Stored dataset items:
_ _ _ _ _
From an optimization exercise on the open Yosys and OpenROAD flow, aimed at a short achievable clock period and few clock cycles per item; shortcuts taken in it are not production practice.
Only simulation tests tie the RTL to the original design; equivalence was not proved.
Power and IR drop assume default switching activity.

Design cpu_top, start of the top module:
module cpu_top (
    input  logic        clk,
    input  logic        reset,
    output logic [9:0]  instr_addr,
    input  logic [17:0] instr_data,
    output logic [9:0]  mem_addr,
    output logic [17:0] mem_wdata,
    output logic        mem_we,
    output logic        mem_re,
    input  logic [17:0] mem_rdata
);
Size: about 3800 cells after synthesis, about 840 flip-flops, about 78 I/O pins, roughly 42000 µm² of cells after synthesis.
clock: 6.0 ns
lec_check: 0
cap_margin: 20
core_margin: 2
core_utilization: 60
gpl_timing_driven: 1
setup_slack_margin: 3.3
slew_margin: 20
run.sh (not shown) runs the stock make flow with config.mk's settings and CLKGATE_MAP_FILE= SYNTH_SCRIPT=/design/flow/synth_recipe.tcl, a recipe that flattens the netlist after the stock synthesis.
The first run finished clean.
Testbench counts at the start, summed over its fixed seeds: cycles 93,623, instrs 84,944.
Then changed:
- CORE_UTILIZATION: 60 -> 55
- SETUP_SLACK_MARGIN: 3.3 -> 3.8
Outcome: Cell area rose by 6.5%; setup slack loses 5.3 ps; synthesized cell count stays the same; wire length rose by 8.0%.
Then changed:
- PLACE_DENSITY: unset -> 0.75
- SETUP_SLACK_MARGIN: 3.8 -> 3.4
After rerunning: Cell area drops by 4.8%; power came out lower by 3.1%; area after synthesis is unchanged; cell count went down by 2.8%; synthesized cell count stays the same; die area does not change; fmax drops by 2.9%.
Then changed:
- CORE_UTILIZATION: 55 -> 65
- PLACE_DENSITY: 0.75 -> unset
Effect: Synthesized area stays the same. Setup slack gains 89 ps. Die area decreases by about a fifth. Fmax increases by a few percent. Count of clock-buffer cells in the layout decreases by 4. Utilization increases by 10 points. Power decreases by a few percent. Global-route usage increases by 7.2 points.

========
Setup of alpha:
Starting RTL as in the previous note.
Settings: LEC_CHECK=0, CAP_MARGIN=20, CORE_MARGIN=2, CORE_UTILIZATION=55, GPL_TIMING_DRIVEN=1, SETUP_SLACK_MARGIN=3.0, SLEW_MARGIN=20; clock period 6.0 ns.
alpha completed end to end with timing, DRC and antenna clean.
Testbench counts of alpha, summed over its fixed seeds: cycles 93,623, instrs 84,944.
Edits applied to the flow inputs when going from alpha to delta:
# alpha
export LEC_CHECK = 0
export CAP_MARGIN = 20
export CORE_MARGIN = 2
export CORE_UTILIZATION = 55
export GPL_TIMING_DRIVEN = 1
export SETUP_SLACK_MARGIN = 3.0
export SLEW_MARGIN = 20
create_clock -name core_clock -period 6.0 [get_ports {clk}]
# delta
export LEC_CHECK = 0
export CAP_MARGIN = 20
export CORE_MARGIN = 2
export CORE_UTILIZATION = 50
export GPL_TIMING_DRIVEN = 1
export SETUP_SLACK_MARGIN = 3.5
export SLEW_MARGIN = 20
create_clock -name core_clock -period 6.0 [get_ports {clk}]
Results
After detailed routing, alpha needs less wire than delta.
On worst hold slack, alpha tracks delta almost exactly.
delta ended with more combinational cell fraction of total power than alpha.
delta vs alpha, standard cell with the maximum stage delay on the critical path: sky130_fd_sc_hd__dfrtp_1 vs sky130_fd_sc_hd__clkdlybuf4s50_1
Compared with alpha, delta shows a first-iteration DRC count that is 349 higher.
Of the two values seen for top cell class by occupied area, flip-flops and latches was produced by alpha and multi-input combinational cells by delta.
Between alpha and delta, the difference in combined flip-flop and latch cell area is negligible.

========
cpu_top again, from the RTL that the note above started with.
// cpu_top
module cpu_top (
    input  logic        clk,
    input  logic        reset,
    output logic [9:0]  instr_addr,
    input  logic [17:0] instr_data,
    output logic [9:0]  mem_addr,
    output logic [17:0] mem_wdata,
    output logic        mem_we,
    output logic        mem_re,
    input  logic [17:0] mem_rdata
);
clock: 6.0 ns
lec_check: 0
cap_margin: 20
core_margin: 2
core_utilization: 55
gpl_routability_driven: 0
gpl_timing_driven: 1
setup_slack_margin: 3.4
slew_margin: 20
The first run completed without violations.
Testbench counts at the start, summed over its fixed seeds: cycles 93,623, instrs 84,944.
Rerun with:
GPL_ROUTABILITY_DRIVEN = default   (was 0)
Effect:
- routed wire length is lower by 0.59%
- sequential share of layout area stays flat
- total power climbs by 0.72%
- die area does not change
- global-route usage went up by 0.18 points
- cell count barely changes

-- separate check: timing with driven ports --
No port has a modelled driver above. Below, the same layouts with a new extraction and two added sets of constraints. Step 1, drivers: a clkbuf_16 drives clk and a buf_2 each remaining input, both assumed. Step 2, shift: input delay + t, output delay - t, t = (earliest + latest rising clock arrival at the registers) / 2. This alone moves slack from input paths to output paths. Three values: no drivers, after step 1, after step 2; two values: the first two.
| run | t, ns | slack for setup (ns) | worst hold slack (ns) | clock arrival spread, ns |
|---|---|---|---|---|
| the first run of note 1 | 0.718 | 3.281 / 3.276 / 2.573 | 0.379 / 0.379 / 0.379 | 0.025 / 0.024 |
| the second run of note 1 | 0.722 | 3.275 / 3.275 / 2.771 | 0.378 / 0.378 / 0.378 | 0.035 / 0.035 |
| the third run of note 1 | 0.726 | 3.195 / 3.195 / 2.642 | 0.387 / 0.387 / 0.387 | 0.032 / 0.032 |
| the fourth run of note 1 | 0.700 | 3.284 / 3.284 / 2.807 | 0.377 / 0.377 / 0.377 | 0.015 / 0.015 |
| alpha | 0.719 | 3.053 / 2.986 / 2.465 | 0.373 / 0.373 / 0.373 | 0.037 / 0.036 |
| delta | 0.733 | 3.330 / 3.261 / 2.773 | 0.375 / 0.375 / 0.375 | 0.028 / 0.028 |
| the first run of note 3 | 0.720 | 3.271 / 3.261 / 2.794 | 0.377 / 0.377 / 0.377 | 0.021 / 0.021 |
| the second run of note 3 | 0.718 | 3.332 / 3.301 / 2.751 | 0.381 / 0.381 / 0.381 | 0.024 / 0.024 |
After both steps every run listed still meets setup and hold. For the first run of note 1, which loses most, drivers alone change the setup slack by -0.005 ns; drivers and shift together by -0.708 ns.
_ _ _ _ _
▶ EXERCISE DETAILS
Transcribe the records above exactly, beginning at the line that contains "delta vs alpha, standard" and ending with the line that contains "-- separate check: timing", both included, and nothing else.

▶ ANSWER TO THE PROBLEM
delta vs alpha, standard cell with the maximum stage delay on the critical path: sky130_fd_sc_hd__dfrtp_1 vs sky130_fd_sc_hd__clkdlybuf4s50_1
Compared with alpha, delta shows a first-iteration DRC count that is 349 higher.
Of the two values seen for top cell class by occupied area, flip-flops and latches was produced by alpha and multi-input combinational cells by delta.
Between alpha and delta, the difference in combined flip-flop and latch cell area is negligible.

========
cpu_top again, from the RTL that the note above started with.
// cpu_top
module cpu_top (
    input  logic        clk,
    input  logic        reset,
    output logic [9:0]  instr_addr,
    input  logic [17:0] instr_data,
    output logic [9:0]  mem_addr,
    output logic [17:0] mem_wdata,
    output logic        mem_we,
    output logic        mem_re,
    input  logic [17:0] mem_rdata
);
clock: 6.0 ns
lec_check: 0
cap_margin: 20
core_margin: 2
core_utilization: 55
gpl_routability_driven: 0
gpl_timing_driven: 1
setup_slack_margin: 3.4
slew_margin: 20
The first run completed without violations.
Testbench counts at the start, summed over its fixed seeds: cycles 93,623, instrs 84,944.
Rerun with:
GPL_ROUTABILITY_DRIVEN = default   (was 0)
Effect:
- routed wire length is lower by 0.59%
- sequential share of layout area stays flat
- total power climbs by 0.72%
- die area does not change
- global-route usage went up by 0.18 points
- cell count barely changes

-- separate check: timing with driven ports --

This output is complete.